Isso me faz querer voltar a minha casa.

— Eu tenho que ir embora. — murmuro levantando meu corpo do sofá. Ele me lança um olhar de dúvida enquanto dá a volta no balcão da cozinha.

— Tão cedo?! Não vai esperar mais um pouco? — pergunta pausadamente ao bebericar um pouco do conteúdo em seu copo. Eu assinto ajeitando meu vestido mais para baixo.

— Não, chego aqui mais tarde. E mamãe pediu apenas que eu viesse deixar o bolo. Ninguém está em casa, por isso preciso voltar. — Me justifico com a voz baixa e o vejo assentir a medida em que volta para a cozinha.

— Não deviam deixar você sozinha — ele implica enquanto eu pego no meu casaco e calço os meus sapatos ao lado da porta principal. — Vem aqui, Igith.

Eu franzo a testa ainda voltada para porta. Estou um pouco cansada por ter acabado de voltar de uma aula de dança. Mas não costumo ser mal educada, por esse motivo me viro para a porta da cozinha e sigo até ele.

— Sim? — o encaro sentado em uma das cadeiras estofadas onde por vezes, eu e minha família sentamos e compartilhamos a refeição com eles. O mesmo está calmo como sempre, ainda aproveitando do seu chá.

— Não tem medo de ficar sozinha, Igith? — eu faço que não. Constantemente ficava sozinha em casa. Se tornara algo normal para mim.

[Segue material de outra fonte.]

**src/rtl/mem_port_arbiter.sv**
```systemverilog
// mem_port_arbiter: shares one memory port between IFU and LSU, one transaction in flight.
// LSU has priority bounded by an IFU anti-starvation streak; adds response timeout and MemOp checks.
module mem_port_arbiter #(
    parameter int STARVE_MAX = 4,
    parameter int TIMEOUT    = 255
) (
    input  logic        clk,
    input  logic        rst,
    input  logic        ifu_req_valid,
    output logic        ifu_req_ready,
    input  logic [31:0] ifu_addr,
    output logic        ifu_rsp_valid,
    output logic [31:0] ifu_rsp_data,
    output logic        ifu_rsp_err,
    input  logic        lsu_req_valid,
    output logic        lsu_req_ready,
    input  logic [31:0] lsu_addr,
    input  logic        lsu_wen,
    input  logic [31:0] lsu_wdata,
    input  logic [2:0]  lsu_memop,
    output logic        lsu_rsp_valid,
    output logic [31:0] lsu_rsp_data,
    output logic        lsu_rsp_err,
    output logic        mem_req_valid,
    input  logic        mem_req_ready,
    output logic [31:0] mem_addr,
    output logic [31:0] mem_wdata,
    output logic        mem_wen,
    output logic [2:0]  mem_memop,
    input  logic        mem_rsp_valid,
    input  logic [31:0] mem_rsp_data,
    output logic        busy
);
    typedef enum logic [1:0] {IDLE, ISSUE, WAIT, REJECT} state_t;

    localparam logic [31:0] ERR_WORD   = 32'hdeafbeaf;
    localparam logic [3:0]  STREAK_CAP = 4'(STARVE_MAX);
    localparam logic [7:0]  WAIT_LAST  = 8'(TIMEOUT - 1);

    state_t      state, state_nx;
    logic [3:0]  streak;
    logic [7:0]  wait_cnt;
    logic        owner_lsu;
    logic        memop_ok, starve, grant_lsu, grant_ifu;
    logic        rsp_hit, timed_out, rsp_fire;
    logic [31:0] rsp_word;

    always_comb begin
        memop_ok  = lsu_wen ? (lsu_memop inside {3'b000, 3'b001, 3'b010})
                            : (lsu_memop inside {3'b000, 3'b001, 3'b010, 3'b100, 3'b101});
        starve    = ifu_req_valid && streak == STREAK_CAP;
        grant_lsu = state == IDLE && !rst && lsu_req_valid && !starve;
        grant_ifu = state == IDLE && !rst && ifu_req_valid && !grant_lsu;
        // a response arriving together with the request handshake counts as the reply
        rsp_hit   = mem_rsp_valid && (state == WAIT || (state == ISSUE && mem_req_ready));
        timed_out = state == WAIT && !mem_rsp_valid && wait_cnt == WAIT_LAST;
        rsp_fire  = rsp_hit || timed_out || state == REJECT;
        rsp_word  = !rsp_hit ? ERR_WORD : (mem_wen ? 32'd0 : mem_rsp_data);
    end

    always_ff @(posedge clk or posedge rst) begin
        if (rst) state <= IDLE;
        else     state <= state_nx;
    end

    always_comb begin
        state_nx = state;
        case (state)
            IDLE:    state_nx = grant_lsu ? (memop_ok ? ISSUE : REJECT) : (grant_ifu ? ISSUE : IDLE);
            ISSUE:   state_nx = mem_req_ready ? (mem_rsp_valid ? IDLE : WAIT) : ISSUE;
            WAIT:    state_nx = (mem_rsp_valid || timed_out) ? IDLE : WAIT;
            default: state_nx = IDLE;
        endcase
    end

    always_comb begin
        lsu_req_ready = grant_lsu;
        ifu_req_ready = grant_ifu;
        mem_req_valid = state == ISSUE;
        busy          = state != IDLE;
    end

    always_ff @(posedge clk or posedge rst) begin
        if (rst) begin
            streak        <= '0;
            wait_cnt      <= '0;
            owner_lsu     <= 1'b0;
            mem_addr      <= '0;
            mem_wdata     <= '0;
            mem_wen       <= 1'b0;
            mem_memop     <= '0;
            ifu_rsp_valid <= 1'b0;
            ifu_rsp_err   <= 1'b0;
            ifu_rsp_data  <= '0;
            lsu_rsp_valid <= 1'b0;
            lsu_rsp_err   <= 1'b0;
            lsu_rsp_data  <= '0;
        end else begin
            wait_cnt <= state == WAIT ? wait_cnt + 8'd1 : 8'd0;
            if (grant_lsu) begin
                owner_lsu <= 1'b1;
                mem_addr  <= lsu_addr;
                mem_wdata <= lsu_wdata;
                mem_wen   <= lsu_wen;
                mem_memop <= lsu_memop;
                streak    <= !ifu_req_valid ? 4'd0 : (streak == STREAK_CAP ? streak : streak + 4'd1);
            end else if (grant_ifu) begin
                owner_lsu <= 1'b0;
                mem_addr  <= ifu_addr;
                mem_wdata <= '0;
                mem_wen   <= 1'b0;
                mem_memop <= 3'b010;
                streak    <= '0;
            end
            ifu_rsp_valid <= rsp_fire && !owner_lsu;
            ifu_rsp_err   <= rsp_fire && !owner_lsu && !rsp_hit;
            ifu_rsp_data  <= (rsp_fire && !owner_lsu) ? rsp_word : 32'd0;
            lsu_rsp_valid <= rsp_fire && owner_lsu;
            lsu_rsp_err   <= rsp_fire && owner_lsu && !rsp_hit;
            lsu_rsp_data  <= (rsp_fire && owner_lsu) ? rsp_word : 32'd0;
        end
    end
endmodule

```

— Não, sou uma menina corajosa. — Eu pontuo. Ele abre um sorriso contente. Parece ter gostado de ouvir o que eu disse. Então sorrio também, desta vez menos tensa.

— Certo — ele começa a falar ameno —, ainda assim é perigoso ficar sozinha em casa. Faça o seguinte, vá até lá e tranque a porta. Logo volte e pode esperar por sua avó aqui enquanto come bolo. Tudo bem? — questiona olhando nos meus olhos. E então, eu apenas concordo com a cabeça.

Talvez isso fosse melhor do que ficar sozinha.